Collected data:
########
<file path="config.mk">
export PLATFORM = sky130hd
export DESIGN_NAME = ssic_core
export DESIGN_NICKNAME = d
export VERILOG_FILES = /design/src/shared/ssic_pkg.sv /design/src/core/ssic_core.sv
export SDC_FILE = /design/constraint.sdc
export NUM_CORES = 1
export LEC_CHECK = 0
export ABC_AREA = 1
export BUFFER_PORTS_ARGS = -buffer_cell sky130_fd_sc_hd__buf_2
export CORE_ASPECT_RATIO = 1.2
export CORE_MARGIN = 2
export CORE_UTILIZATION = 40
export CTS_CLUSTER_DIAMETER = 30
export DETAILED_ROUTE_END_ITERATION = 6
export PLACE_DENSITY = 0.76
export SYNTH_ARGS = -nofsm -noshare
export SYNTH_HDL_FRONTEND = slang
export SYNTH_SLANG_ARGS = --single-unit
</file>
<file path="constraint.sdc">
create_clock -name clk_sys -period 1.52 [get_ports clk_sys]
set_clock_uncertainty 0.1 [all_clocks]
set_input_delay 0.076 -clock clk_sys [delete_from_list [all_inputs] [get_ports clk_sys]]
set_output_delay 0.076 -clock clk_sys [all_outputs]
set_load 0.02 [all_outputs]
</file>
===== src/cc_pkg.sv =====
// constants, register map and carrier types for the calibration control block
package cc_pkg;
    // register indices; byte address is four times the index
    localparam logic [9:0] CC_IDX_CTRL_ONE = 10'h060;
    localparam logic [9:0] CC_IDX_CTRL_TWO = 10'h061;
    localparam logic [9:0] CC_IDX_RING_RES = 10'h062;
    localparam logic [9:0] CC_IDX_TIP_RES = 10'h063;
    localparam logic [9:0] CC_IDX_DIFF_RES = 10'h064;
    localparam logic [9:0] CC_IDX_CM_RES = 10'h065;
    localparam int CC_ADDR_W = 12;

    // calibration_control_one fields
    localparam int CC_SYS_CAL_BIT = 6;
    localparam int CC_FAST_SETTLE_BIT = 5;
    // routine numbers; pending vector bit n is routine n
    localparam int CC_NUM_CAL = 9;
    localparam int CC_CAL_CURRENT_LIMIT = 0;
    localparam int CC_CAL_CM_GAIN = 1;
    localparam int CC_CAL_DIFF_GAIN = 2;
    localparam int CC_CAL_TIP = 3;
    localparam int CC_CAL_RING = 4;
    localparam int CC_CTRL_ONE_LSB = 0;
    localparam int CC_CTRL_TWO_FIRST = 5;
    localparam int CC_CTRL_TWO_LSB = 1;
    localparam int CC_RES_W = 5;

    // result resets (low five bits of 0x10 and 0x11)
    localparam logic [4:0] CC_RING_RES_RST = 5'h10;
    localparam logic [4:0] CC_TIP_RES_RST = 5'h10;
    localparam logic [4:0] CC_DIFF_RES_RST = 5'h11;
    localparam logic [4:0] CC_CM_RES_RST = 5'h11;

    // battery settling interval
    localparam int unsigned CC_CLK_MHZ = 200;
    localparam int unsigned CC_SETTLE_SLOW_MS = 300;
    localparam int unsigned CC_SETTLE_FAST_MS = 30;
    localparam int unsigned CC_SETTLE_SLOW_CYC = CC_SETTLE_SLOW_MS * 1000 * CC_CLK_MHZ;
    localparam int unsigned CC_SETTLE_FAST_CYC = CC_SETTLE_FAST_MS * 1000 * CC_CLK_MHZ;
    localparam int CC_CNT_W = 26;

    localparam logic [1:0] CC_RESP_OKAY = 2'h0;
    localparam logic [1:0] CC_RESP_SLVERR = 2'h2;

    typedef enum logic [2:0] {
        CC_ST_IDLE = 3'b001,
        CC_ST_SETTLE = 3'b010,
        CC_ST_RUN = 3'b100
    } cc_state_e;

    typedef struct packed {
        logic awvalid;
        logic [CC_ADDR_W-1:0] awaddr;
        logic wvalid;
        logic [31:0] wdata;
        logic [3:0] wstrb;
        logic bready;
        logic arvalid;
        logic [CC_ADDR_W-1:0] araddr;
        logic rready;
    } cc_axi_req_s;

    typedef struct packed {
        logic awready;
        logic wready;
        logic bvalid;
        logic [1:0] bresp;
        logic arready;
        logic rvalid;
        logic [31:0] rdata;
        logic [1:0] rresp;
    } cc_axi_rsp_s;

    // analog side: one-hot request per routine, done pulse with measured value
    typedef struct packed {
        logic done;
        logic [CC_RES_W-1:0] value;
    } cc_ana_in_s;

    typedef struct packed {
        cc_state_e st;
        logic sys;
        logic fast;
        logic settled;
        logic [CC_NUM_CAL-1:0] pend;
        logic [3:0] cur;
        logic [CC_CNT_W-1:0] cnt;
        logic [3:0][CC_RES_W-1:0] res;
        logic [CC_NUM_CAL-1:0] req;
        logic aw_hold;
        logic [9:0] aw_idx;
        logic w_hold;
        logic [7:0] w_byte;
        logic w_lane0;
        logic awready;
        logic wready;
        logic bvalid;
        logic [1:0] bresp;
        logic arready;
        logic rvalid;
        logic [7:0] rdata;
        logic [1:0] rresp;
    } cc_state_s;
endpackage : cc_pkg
########
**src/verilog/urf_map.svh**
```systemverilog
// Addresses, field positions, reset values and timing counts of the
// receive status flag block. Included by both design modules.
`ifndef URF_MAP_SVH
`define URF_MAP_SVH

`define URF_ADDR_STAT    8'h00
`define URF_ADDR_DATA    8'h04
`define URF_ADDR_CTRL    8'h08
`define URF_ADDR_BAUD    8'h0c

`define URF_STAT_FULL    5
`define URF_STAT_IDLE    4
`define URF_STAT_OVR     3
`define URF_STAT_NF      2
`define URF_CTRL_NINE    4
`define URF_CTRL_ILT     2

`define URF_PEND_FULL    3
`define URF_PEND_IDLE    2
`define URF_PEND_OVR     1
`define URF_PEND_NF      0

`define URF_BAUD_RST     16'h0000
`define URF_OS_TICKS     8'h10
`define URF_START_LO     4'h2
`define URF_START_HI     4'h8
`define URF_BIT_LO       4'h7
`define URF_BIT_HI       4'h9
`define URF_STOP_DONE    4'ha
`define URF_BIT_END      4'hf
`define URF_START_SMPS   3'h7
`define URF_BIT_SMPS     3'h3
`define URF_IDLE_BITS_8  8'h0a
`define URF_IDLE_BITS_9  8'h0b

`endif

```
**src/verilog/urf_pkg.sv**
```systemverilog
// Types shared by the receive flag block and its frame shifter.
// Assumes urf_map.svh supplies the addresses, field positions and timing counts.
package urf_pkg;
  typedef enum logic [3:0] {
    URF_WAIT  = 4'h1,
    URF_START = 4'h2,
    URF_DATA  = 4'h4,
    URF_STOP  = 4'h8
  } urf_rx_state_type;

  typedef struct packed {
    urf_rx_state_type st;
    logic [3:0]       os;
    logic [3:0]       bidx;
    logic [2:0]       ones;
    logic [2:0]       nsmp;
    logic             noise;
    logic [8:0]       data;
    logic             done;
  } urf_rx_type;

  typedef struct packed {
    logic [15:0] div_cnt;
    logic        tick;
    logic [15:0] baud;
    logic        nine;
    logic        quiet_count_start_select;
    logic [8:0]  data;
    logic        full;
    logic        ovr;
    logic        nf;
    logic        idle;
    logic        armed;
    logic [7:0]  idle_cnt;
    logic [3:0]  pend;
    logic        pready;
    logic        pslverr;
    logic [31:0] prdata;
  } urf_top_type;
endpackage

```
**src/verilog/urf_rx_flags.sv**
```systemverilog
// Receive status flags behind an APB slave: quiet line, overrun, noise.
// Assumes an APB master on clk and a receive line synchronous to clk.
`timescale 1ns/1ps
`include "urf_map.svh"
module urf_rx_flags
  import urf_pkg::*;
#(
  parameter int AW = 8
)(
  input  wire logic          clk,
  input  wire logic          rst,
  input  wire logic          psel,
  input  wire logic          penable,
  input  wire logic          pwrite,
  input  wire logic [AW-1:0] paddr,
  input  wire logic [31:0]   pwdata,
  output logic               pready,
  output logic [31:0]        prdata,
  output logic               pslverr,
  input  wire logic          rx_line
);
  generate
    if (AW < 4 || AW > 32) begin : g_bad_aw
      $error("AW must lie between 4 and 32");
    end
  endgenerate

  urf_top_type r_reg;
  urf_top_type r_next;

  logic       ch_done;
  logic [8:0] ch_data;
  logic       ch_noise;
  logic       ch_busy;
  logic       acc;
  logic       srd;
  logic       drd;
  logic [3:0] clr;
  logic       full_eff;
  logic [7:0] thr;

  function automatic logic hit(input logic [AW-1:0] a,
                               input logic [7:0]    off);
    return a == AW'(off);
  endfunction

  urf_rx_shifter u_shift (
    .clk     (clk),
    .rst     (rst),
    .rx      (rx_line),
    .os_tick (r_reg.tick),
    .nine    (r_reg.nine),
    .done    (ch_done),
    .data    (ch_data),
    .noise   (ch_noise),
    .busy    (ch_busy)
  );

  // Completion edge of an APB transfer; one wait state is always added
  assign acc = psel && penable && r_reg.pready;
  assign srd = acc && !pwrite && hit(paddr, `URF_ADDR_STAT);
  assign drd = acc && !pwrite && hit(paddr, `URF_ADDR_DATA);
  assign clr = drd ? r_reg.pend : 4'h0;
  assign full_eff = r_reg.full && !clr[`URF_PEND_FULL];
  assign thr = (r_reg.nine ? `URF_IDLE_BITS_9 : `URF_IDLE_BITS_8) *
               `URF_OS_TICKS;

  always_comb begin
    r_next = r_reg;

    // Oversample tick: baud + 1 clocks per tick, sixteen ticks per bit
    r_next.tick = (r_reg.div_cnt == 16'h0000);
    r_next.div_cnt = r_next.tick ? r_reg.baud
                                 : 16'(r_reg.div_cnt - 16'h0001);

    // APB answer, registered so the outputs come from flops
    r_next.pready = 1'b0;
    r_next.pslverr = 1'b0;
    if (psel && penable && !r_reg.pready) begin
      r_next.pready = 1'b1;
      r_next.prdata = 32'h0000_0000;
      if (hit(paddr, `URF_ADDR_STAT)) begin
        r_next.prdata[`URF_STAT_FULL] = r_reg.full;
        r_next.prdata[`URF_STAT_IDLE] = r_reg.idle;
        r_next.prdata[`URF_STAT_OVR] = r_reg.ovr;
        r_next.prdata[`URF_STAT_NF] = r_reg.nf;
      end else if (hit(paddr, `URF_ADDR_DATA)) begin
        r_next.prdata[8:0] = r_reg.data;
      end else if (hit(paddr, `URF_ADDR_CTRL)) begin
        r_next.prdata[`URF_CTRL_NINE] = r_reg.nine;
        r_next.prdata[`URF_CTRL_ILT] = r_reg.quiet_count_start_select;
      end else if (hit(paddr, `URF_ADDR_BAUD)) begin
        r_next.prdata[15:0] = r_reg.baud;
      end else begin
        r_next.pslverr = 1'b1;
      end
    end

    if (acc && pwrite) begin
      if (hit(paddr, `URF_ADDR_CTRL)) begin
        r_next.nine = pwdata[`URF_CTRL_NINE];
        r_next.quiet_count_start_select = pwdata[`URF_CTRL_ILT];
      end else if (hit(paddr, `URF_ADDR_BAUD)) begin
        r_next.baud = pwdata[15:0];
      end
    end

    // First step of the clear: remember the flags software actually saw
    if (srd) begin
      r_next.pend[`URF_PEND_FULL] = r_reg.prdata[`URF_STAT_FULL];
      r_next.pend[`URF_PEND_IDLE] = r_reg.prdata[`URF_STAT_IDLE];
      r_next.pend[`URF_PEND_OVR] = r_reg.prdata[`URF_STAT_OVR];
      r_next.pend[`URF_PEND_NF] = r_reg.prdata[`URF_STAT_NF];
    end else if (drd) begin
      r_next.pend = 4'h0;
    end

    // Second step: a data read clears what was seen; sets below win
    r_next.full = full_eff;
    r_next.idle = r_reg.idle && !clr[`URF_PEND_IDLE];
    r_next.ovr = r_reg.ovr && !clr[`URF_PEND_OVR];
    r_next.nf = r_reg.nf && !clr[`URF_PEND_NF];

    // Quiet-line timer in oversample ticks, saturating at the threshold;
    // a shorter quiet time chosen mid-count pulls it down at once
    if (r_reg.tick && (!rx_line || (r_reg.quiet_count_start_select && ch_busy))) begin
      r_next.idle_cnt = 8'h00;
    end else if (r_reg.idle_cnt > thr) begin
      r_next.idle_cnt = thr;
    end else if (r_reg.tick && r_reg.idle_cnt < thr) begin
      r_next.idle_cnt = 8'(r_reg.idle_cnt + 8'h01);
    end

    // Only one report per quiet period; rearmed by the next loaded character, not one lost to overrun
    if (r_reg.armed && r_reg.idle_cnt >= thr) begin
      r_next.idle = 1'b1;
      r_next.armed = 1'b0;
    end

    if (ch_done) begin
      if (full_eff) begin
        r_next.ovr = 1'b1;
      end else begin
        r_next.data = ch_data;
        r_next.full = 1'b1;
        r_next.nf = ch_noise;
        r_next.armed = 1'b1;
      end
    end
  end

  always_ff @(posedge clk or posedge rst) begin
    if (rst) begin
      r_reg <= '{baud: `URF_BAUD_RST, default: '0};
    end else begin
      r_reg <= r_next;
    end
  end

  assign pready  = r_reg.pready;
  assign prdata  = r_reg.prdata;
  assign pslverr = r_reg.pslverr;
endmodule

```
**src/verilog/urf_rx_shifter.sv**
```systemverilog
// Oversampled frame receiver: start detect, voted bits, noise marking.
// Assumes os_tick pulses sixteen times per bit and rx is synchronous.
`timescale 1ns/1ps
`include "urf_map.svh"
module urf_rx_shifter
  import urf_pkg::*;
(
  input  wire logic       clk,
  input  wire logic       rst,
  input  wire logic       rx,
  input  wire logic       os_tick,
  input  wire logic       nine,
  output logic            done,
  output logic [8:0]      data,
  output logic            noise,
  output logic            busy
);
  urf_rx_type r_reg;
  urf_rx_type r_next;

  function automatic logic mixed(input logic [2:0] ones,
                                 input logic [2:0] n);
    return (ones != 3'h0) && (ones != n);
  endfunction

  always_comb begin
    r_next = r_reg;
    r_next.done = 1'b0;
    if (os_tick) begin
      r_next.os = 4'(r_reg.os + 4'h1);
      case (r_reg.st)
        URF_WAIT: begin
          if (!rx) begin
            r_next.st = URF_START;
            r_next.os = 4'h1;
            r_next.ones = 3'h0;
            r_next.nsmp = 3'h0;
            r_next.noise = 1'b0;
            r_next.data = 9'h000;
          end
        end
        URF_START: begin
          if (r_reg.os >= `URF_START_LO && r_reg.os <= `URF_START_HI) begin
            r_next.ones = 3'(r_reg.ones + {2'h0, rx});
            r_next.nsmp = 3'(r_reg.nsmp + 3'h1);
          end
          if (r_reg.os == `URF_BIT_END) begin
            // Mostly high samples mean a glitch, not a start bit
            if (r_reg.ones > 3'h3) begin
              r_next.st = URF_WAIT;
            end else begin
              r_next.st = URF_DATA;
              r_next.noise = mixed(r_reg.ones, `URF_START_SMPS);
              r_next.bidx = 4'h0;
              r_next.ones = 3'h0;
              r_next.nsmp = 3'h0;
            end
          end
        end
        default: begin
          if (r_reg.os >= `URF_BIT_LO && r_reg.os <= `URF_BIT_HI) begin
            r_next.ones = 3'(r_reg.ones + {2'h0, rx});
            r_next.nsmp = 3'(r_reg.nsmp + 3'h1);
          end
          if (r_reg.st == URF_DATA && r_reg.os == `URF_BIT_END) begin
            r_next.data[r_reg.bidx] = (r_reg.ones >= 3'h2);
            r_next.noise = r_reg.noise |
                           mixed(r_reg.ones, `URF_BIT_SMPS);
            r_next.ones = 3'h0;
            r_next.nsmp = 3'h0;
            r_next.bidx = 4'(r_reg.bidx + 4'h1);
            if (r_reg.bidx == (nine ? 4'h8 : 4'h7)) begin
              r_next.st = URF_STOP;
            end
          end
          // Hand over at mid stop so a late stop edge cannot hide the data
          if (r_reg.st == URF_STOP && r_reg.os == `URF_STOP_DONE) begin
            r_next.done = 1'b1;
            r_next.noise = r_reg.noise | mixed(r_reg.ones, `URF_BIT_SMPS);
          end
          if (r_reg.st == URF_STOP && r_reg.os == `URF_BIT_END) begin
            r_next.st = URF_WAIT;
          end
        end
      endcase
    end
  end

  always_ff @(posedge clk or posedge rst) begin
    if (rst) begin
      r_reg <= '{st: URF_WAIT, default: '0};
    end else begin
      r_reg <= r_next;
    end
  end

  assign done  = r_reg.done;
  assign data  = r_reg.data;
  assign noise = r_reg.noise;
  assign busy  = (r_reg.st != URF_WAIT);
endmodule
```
########
What the task asks:
Print the lines above from the one with "logic w_hold;" through the one with "endpackage : cc_pkg", both included, exactly as written and nothing more.

Result below:
        logic w_hold;
        logic [7:0] w_byte;
        logic w_lane0;
        logic awready;
        logic wready;
        logic bvalid;
        logic [1:0] bresp;
        logic arready;
        logic rvalid;
        logic [7:0] rdata;
        logic [1:0] rresp;
    } cc_state_s;
endpackage : cc_pkg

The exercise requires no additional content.